(Exercise data Opens)

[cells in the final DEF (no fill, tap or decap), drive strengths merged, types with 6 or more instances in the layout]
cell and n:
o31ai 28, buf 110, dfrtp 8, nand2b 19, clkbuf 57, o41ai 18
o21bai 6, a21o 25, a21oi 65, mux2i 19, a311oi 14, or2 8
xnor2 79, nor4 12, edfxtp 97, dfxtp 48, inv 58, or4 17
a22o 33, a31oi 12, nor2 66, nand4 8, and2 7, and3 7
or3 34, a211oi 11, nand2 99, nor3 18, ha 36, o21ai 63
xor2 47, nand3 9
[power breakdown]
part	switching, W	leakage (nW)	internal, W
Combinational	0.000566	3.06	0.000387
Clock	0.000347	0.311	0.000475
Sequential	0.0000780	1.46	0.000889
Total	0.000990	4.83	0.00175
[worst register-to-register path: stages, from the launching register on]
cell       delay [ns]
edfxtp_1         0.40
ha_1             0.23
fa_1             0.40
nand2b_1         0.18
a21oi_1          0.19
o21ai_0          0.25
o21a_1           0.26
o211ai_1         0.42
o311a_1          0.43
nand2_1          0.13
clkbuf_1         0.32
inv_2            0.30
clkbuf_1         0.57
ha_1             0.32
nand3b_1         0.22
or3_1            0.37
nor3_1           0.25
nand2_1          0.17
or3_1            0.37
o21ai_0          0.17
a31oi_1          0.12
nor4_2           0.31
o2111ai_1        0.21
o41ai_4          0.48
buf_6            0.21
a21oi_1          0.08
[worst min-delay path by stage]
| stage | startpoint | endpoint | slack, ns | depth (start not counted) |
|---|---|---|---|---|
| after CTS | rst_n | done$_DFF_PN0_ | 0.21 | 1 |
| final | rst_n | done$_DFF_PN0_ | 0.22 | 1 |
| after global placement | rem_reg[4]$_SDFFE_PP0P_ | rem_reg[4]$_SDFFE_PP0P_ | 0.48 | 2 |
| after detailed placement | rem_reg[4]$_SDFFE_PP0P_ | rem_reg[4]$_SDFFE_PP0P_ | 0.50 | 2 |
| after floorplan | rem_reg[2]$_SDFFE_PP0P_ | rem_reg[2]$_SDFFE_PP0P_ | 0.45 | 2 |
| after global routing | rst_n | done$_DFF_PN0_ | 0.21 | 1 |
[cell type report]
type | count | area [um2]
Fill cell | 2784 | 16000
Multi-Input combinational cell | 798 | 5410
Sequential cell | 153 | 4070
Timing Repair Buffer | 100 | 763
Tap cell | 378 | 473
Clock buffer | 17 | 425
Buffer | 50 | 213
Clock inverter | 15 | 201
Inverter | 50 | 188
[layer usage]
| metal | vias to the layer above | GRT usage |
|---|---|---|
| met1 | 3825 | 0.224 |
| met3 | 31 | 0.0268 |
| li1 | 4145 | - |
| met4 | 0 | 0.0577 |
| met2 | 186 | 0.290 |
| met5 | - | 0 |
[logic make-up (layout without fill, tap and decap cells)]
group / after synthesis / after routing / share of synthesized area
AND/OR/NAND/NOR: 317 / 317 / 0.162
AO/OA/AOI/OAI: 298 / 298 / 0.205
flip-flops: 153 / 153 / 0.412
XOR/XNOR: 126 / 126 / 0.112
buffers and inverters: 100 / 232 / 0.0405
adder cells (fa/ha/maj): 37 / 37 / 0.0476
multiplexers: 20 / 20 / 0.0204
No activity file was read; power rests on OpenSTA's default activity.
<file path="src/rtl/core/qts_pkg.sv">
// shared types and constants for the quoted token scanner
`timescale 1ns / 1ps
`default_nettype none

package qts_pkg;

    // character codes
    localparam logic [7:0] CH_QUOTE  = 8'h22;
    localparam logic [7:0] CH_BSLASH = 8'h5C;
    localparam logic [7:0] CH_COMMA  = 8'h2C;
    localparam logic [7:0] CH_SEMI   = 8'h3B;
    localparam logic [7:0] CH_SPACE  = 8'h20;
    localparam logic [7:0] CH_TAB    = 8'h09;
    localparam logic [7:0] CH_CR     = 8'h0D;

    // configuration register indexes
    localparam logic REG_RULE_SET = 1'b0;
    localparam logic REG_MAX_LEN  = 1'b1;

    // reset values of the configuration registers
    localparam logic        RULE_SET_RESET = 1'b0;
    localparam logic [15:0] MAX_LEN_RESET  = 16'd256;

    // queue between front and back
    localparam int QUEUE_DEPTH = 4;
    localparam int QUEUE_PTR_W = $clog2(QUEUE_DEPTH);
    localparam int QUEUE_CNT_W = $clog2(QUEUE_DEPTH + 1);

    // classified item handed from front to back
    typedef struct packed {
        logic [7:0] ch;
        logic       line_end;
        logic       is_zero;
        logic       is_sep;
        logic       is_quote;
        logic       prev_bslash;
    } t_cmd;

endpackage

`default_nettype wire

</file>
<file path="src/rtl/core/quoted_token_scanner.sv">
// top level of the quoted token scanner: config registers, front, queue, back
// a character waits in the back end's one-character hold until the item that releases it
//   (the next token character, a separator, a quote or the line end), then leaves via the output register
// throughput: one item per cycle while results are taken, set by the token update in the back end
// reset: synchronous active low; control state clears at once, registers take defaults
//   (rule set 0, max length 256), no clearing pass
`timescale 1ns / 1ps
`default_nettype none

module quoted_token_scanner #(
    parameter int LENGTH_BITS = 16
) (
    input  wire logic        i_clk,
    input  wire logic        i_rst_n,
    // input items
    input  wire logic        i_s_axis_tvalid,
    output logic             o_s_axis_tready,
    input  wire logic [7:0]  i_s_axis_tdata,   // [7:0] ch
    input  wire logic        i_s_axis_tlast,   // line_end
    // result items
    output logic             o_m_axis_tvalid,
    input  wire logic        i_m_axis_tready,
    output logic [7:0]       o_m_axis_tdata,   // [7:0] out_char
    output logic             o_m_axis_tlast,   // token_last
    output logic [3:0]       o_m_axis_tuser,   // [0] token_first [1] token_empty
                                               // [2] was_quoted [3] too_long
    // configuration
    input  wire logic        psel,
    input  wire logic        penable,
    input  wire logic        pwrite,
    input  wire logic [2:0]  paddr,
    input  wire logic [31:0] pwdata,
    output logic [31:0]      prdata,
    output logic             pready
);

    logic          r_rule_set;
    logic [15:0]   r_max_len;
    logic          cfg_write;
    logic          q_full;
    logic          q_push;
    logic          q_valid;
    logic          q_pop;
    qts_pkg::t_cmd f_cmd;
    qts_pkg::t_cmd b_cmd;

    // configuration registers
    assign pready    = 1'b1;
    assign cfg_write = psel && penable && pwrite;

    always_ff @(posedge i_clk) begin
        if (!i_rst_n) begin
            r_rule_set <= qts_pkg::RULE_SET_RESET;
            r_max_len  <= qts_pkg::MAX_LEN_RESET;
        end else if (cfg_write) begin
            case (paddr[2])
                qts_pkg::REG_RULE_SET: r_rule_set <= pwdata[0];
                qts_pkg::REG_MAX_LEN:  r_max_len  <= pwdata[15:0];
                default:               r_rule_set <= r_rule_set;
            endcase
        end
    end

    // register read back
    always_comb begin
        case (paddr[2])
            qts_pkg::REG_RULE_SET: prdata = {31'd0, r_rule_set};
            qts_pkg::REG_MAX_LEN:  prdata = {16'd0, r_max_len};
            default:               prdata = 32'd0;
        endcase
    end

    qts_front u_front (
        .i_clk      (i_clk),
        .i_rst_n    (i_rst_n),
        .i_valid    (i_s_axis_tvalid),
        .o_ready    (o_s_axis_tready),
        .i_ch       (i_s_axis_tdata),
        .i_line_end (i_s_axis_tlast),
        .i_q_full   (q_full),
        .o_q_push   (q_push),
        .o_q_cmd    (f_cmd)
    );

    qts_queue u_queue (
        .i_clk   (i_clk),
        .i_rst_n (i_rst_n),
        .i_push  (q_push),
        .i_cmd   (f_cmd),
        .o_full  (q_full),
        .o_valid (q_valid),
        .i_pop   (q_pop),
        .o_cmd   (b_cmd)
    );

    qts_back #(
        .LENGTH_BITS (LENGTH_BITS)
    ) u_back (
        .i_clk      (i_clk),
        .i_rst_n    (i_rst_n),
        .i_rule_set (r_rule_set),
        .i_max_len  (r_max_len),
        .i_q_valid  (q_valid),
        .i_q_cmd    (b_cmd),
        .o_q_pop    (q_pop),
        .o_valid    (o_m_axis_tvalid),
        .i_ready    (i_m_axis_tready),
        .o_char     (o_m_axis_tdata),
        .o_first    (o_m_axis_tuser[0]),
        .o_last     (o_m_axis_tlast),
        .o_empty    (o_m_axis_tuser[1]),
        .o_quoted   (o_m_axis_tuser[2]),
        .o_too_long (o_m_axis_tuser[3])
    );

endmodule

`default_nettype wire

</file>
<file path="src/rtl/core/qts_front.sv">
// front end: accepts characters, tracks line context and classifies each item
`timescale 1ns / 1ps
`default_nettype none

module qts_front (
    input  wire logic          i_clk,
    input  wire logic          i_rst_n,
    input  wire logic          i_valid,
    output logic               o_ready,
    input  wire logic [7:0]    i_ch,
    input  wire logic          i_line_end,
    input  wire logic          i_q_full,
    output logic               o_q_push,
    output qts_pkg::t_cmd      o_q_cmd
);

    logic [7:0] r_prev;
    logic [7:0] n_prev;
    logic       r_ended;
    logic       n_ended;
    logic       accept;

    assign o_ready = !i_q_full;
    assign accept  = i_valid && o_ready;

    // classification of the incoming character
    always_comb begin
        o_q_cmd.ch          = i_ch;
        o_q_cmd.line_end    = i_line_end;
        o_q_cmd.is_zero     = (i_ch == 8'd0);
        o_q_cmd.is_sep      = (i_ch == qts_pkg::CH_SPACE) ||
                              ((i_ch >= qts_pkg::CH_TAB) && (i_ch <= qts_pkg::CH_CR)) ||
                              (i_ch == qts_pkg::CH_COMMA) || (i_ch == qts_pkg::CH_SEMI);
        o_q_cmd.is_quote    = (i_ch == qts_pkg::CH_QUOTE);
        o_q_cmd.prev_bslash = (r_prev == qts_pkg::CH_BSLASH);
    end

    // characters after a zero carry nothing until the line ends
    assign o_q_push = accept && (i_line_end || !r_ended);

    // line context: previous character and end-of-data mark
    always_comb begin
        n_prev  = r_prev;
        n_ended = r_ended;
        if (accept) begin
            if (i_line_end) begin
                n_prev  = 8'd0;
                n_ended = 1'b0;
            end else if (!r_ended) begin
                if (i_ch == 8'd0) begin
                    n_prev  = 8'd0;
                    n_ended = 1'b1;
                end else begin
                    n_prev = i_ch;
                end
            end
        end
    end

    always_ff @(posedge i_clk) begin
        if (!i_rst_n) begin
            r_prev  <= 8'd0;
            r_ended <= 1'b0;
        end else begin
            r_prev  <= n_prev;
            r_ended <= n_ended;
        end
    end

endmodule

`default_nettype wire

</file>
<file path="src/rtl/core/qts_queue.sv">
// short queue of classified items between front and back
`timescale 1ns / 1ps
`default_nettype none

module qts_queue (
    input  wire logic          i_clk,
    input  wire logic          i_rst_n,
    input  wire logic          i_push,
    input  wire qts_pkg::t_cmd i_cmd,
    output logic               o_full,
    output logic               o_valid,
    input  wire logic          i_pop,
    output qts_pkg::t_cmd      o_cmd
);

    qts_pkg::t_cmd r_mem [qts_pkg::QUEUE_DEPTH];
    logic [qts_pkg::QUEUE_PTR_W-1:0] r_wptr;
    logic [qts_pkg::QUEUE_PTR_W-1:0] r_rptr;
    logic [qts_pkg::QUEUE_CNT_W-1:0] r_count;
    logic do_push;
    logic do_pop;

    assign o_full  = (r_count == qts_pkg::QUEUE_CNT_W'(qts_pkg::QUEUE_DEPTH));
    assign o_valid = (r_count != '0);
    assign o_cmd   = r_mem[r_rptr];
    assign do_push = i_push && !o_full;
    assign do_pop  = i_pop && o_valid;

    // storage
    always_ff @(posedge i_clk) begin
        if (do_push) begin
            r_mem[r_wptr] <= i_cmd;
        end
    end

    // pointers and fill count
    always_ff @(posedge i_clk) begin
        if (!i_rst_n) begin
            r_wptr  <= '0;
            r_rptr  <= '0;
            r_count <= '0;
        end else begin
            if (do_push) begin
                r_wptr <= r_wptr + 1'b1;
            end
            if (do_pop) begin
                r_rptr <= r_rptr + 1'b1;
            end
            case ({do_push, do_pop})
                2'b10:   r_count <= r_count + 1'b1;
                2'b01:   r_count <= r_count - 1'b1;
                default: r_count <= r_count;
            endcase
        end
    end

endmodule

`default_nettype wire

</file>
<file path="src/rtl/core/qts_back.sv">
// back end: token state machine with one-character hold and output register
`timescale 1ns / 1ps
`default_nettype none

module qts_back #(
    parameter int LENGTH_BITS = 16
) (
    input  wire logic          i_clk,
    input  wire logic          i_rst_n,
    input  wire logic          i_rule_set,
    input  wire logic [15:0]   i_max_len,
    input  wire logic          i_q_valid,
    input  wire qts_pkg::t_cmd i_q_cmd,
    output logic               o_q_pop,
    output logic               o_valid,
    input  wire logic          i_ready,
    output logic [7:0]         o_char,
    output logic               o_first,
    output logic               o_last,
    output logic               o_empty,
    output logic               o_quoted,
    output logic               o_too_long
);

    localparam int CMP_W = ((LENGTH_BITS > 16) ? LENGTH_BITS : 16) + 1;

    typedef enum logic [1:0] {
        MODE_IDLE,
        MODE_PLAIN,
        MODE_INNER,
        MODE_QUOTED
    } t_mode;

    t_mode                  r_mode;
    t_mode                  n_mode;
    t_mode                  mode_eff;
    logic [7:0]             r_held;
    logic [7:0]             n_held;
    logic                   r_held_valid;
    logic                   n_held_valid;
    logic                   r_held_first;
    logic                   n_held_first;
    logic [LENGTH_BITS-1:0] r_len;
    logic [LENGTH_BITS-1:0] n_len;

    logic                   r_out_valid;
    logic [7:0]             r_char;
    logic                   r_first;
    logic                   r_last;
    logic                   r_empty;
    logic                   r_quoted;
    logic                   r_too_long;

    logic                   issue;
    logic                   emit;
    logic [7:0]             e_char;
    logic                   e_first;
    logic                   e_last;
    logic                   e_empty;
    logic                   e_quoted;
    logic                   e_too_long;
    logic                   in_token;
    logic                   open_quote;
    logic                   too_long;
    logic                   do_push;
    logic                   do_finish;
    logic [LENGTH_BITS-1:0] len_base;

    assign issue   = i_q_valid && (!r_out_valid || i_ready);
    assign o_q_pop = issue;

    assign in_token   = (r_mode != MODE_IDLE);
    assign mode_eff   = (i_rule_set && (r_mode == MODE_INNER)) ? MODE_PLAIN : r_mode;
    assign open_quote = i_q_cmd.is_quote && (i_rule_set || !i_q_cmd.prev_bslash);
    assign too_long   = i_rule_set &&
                        ((CMP_W'(r_len) + CMP_W'(1)) > CMP_W'(i_max_len));

    // decide what the item does to the token
    always_comb begin
        n_mode    = r_mode;
        do_push   = 1'b0;
        do_finish = 1'b0;
        len_base  = r_len;
        if (i_q_cmd.line_end || i_q_cmd.is_zero) begin
            do_finish = in_token;
            n_mode    = MODE_IDLE;
        end else begin
            case (mode_eff)
                MODE_IDLE: begin
                    if (!i_q_cmd.is_sep) begin
                        len_base = '0;
                        if (i_q_cmd.is_quote) begin
                            n_mode = MODE_QUOTED;
                        end else begin
                            n_mode  = MODE_PLAIN;
                            do_push = 1'b1;
                        end
                    end
                end
                MODE_PLAIN: begin
                    n_mode = MODE_PLAIN;
                    if (i_q_cmd.is_sep) begin
                        do_finish = 1'b1;
                        n_mode    = MODE_IDLE;
                    end else begin
                        do_push = 1'b1;
                        if (!i_rule_set && open_quote) begin
                            n_mode = MODE_INNER;
                        end
                    end
                end
                MODE_INNER: begin
                    do_push = 1'b1;
                    if (open_quote) begin
                        n_mode = MODE_PLAIN;
                    end
                end
                MODE_QUOTED: begin
                    if (open_quote) begin
                        do_finish = 1'b1;
                        n_mode    = MODE_IDLE;
                    end else begin
                        do_push = 1'b1;
                    end
                end
                default: begin
                    n_mode = MODE_IDLE;
                end
            endcase
        end
    end

    // result of the item and next hold contents
    always_comb begin
        emit         = 1'b0;
        e_char       = r_held;
        e_first      = r_held_first;
        e_last       = 1'b0;
        e_empty      = 1'b0;
        e_quoted     = (mode_eff == MODE_QUOTED);
        e_too_long   = 1'b0;
        n_held       = r_held;
        n_held_valid = r_held_valid;
        n_held_first = r_held_first;
        n_len        = len_base;
        if (do_finish) begin
            e_quoted   = (r_mode == MODE_QUOTED);
            e_last     = 1'b1;
            e_too_long = too_long;
            if (r_held_valid) begin
                emit = 1'b1;
            end else if (r_mode == MODE_QUOTED) begin
                emit    = 1'b1;
                e_char  = 8'd0;
                e_first = 1'b1;
                e_empty = 1'b1;
            end
            n_held       = 8'd0;
            n_held_valid = 1'b0;
            n_held_first = 1'b0;
        end else if (do_push) begin
            emit         = r_held_valid && (mode_eff != MODE_IDLE);
            n_held_first = !(r_held_valid && (mode_eff != MODE_IDLE));
            n_held_valid = 1'b1;
            n_held       = i_q_cmd.ch;
            if (len_base != '1) begin
                n_len = len_base + 1'b1;
            end
        end
    end

    // token state and output register
    always_ff @(posedge i_clk) begin
        if (!i_rst_n) begin
            r_mode       <= MODE_IDLE;
            r_held       <= 8'd0;
            r_held_valid <= 1'b0;
            r_held_first <= 1'b0;
            r_len        <= '0;
            r_out_valid  <= 1'b0;
            r_char       <= 8'd0;
            r_first      <= 1'b0;
            r_last       <= 1'b0;
            r_empty      <= 1'b0;
            r_quoted     <= 1'b0;
            r_too_long   <= 1'b0;
        end else begin
            if (issue) begin
                r_mode       <= n_mode;
                r_held       <= n_held;
                r_held_valid <= n_held_valid;
                r_held_first <= n_held_first;
                r_len        <= n_len;
            end
            if (issue && emit) begin
                r_out_valid <= 1'b1;
                r_char      <= e_char;
                r_first     <= e_first;
                r_last      <= e_last;
                r_empty     <= e_empty;
                r_quoted    <= e_quoted;
                r_too_long  <= e_too_long;
            end else if (i_ready) begin
                r_out_valid <= 1'b0;
            end
        end
    end

    assign o_valid    = r_out_valid;
    assign o_char     = r_char;
    assign o_first    = r_first;
    assign o_last     = r_last;
    assign o_empty    = r_empty;
    assign o_quoted   = r_quoted;
    assign o_too_long = r_too_long;

    // between tokens nothing is held
    a_idle_no_hold: assert property (@(posedge i_clk) disable iff (!i_rst_n)
        (r_mode == MODE_IDLE) |-> !r_held_valid)
        else $error("character held outside a token");

    // an empty token is a whole quoted token by itself
    a_empty_whole: assert property (@(posedge i_clk) disable iff (!i_rst_n)
        (r_out_valid && r_empty) |-> (r_first && r_last && r_quoted))
        else $error("empty mark on a partial token");

    // the length flag only rides on the last result
    a_too_long_last: assert property (@(posedge i_clk) disable iff (!i_rst_n)
        (r_out_valid && r_too_long) |-> r_last)
        else $error("length flag before the last result");

    // no item is taken while a result waits and cannot leave
    a_no_overrun: assert property (@(posedge i_clk) disable iff (!i_rst_n)
        (o_q_pop && r_out_valid) |-> i_ready)
        else $error("item issued over a waiting result");

endmodule

`default_nettype wire

</file>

(Exercise data Closes)

> **What is required**: Beginning with the first line above, could you copy every line exactly, up to and including the one with "3825 | 0.224 |"?

> **Result of this exercise**:
[cells in the final DEF (no fill, tap or decap), drive strengths merged, types with 6 or more instances in the layout]
cell and n:
o31ai 28, buf 110, dfrtp 8, nand2b 19, clkbuf 57, o41ai 18
o21bai 6, a21o 25, a21oi 65, mux2i 19, a311oi 14, or2 8
xnor2 79, nor4 12, edfxtp 97, dfxtp 48, inv 58, or4 17
a22o 33, a31oi 12, nor2 66, nand4 8, and2 7, and3 7
or3 34, a211oi 11, nand2 99, nor3 18, ha 36, o21ai 63
xor2 47, nand3 9
[power breakdown]
part	switching, W	leakage (nW)	internal, W
Combinational	0.000566	3.06	0.000387
Clock	0.000347	0.311	0.000475
Sequential	0.0000780	1.46	0.000889
Total	0.000990	4.83	0.00175
[worst register-to-register path: stages, from the launching register on]
cell       delay [ns]
edfxtp_1         0.40
ha_1             0.23
fa_1             0.40
nand2b_1         0.18
a21oi_1          0.19
o21ai_0          0.25
o21a_1           0.26
o211ai_1         0.42
o311a_1          0.43
nand2_1          0.13
clkbuf_1         0.32
inv_2            0.30
clkbuf_1         0.57
ha_1             0.32
nand3b_1         0.22
or3_1            0.37
nor3_1           0.25
nand2_1          0.17
or3_1            0.37
o21ai_0          0.17
a31oi_1          0.12
nor4_2           0.31
o2111ai_1        0.21
o41ai_4          0.48
buf_6            0.21
a21oi_1          0.08
[worst min-delay path by stage]
| stage | startpoint | endpoint | slack, ns | depth (start not counted) |
|---|---|---|---|---|
| after CTS | rst_n | done$_DFF_PN0_ | 0.21 | 1 |
| final | rst_n | done$_DFF_PN0_ | 0.22 | 1 |
| after global placement | rem_reg[4]$_SDFFE_PP0P_ | rem_reg[4]$_SDFFE_PP0P_ | 0.48 | 2 |
| after detailed placement | rem_reg[4]$_SDFFE_PP0P_ | rem_reg[4]$_SDFFE_PP0P_ | 0.50 | 2 |
| after floorplan | rem_reg[2]$_SDFFE_PP0P_ | rem_reg[2]$_SDFFE_PP0P_ | 0.45 | 2 |
| after global routing | rst_n | done$_DFF_PN0_ | 0.21 | 1 |
[cell type report]
type | count | area [um2]
Fill cell | 2784 | 16000
Multi-Input combinational cell | 798 | 5410
Sequential cell | 153 | 4070
Timing Repair Buffer | 100 | 763
Tap cell | 378 | 473
Clock buffer | 17 | 425
Buffer | 50 | 213
Clock inverter | 15 | 201
Inverter | 50 | 188
[layer usage]
| metal | vias to the layer above | GRT usage |
|---|---|---|
| met1 | 3825 | 0.224 |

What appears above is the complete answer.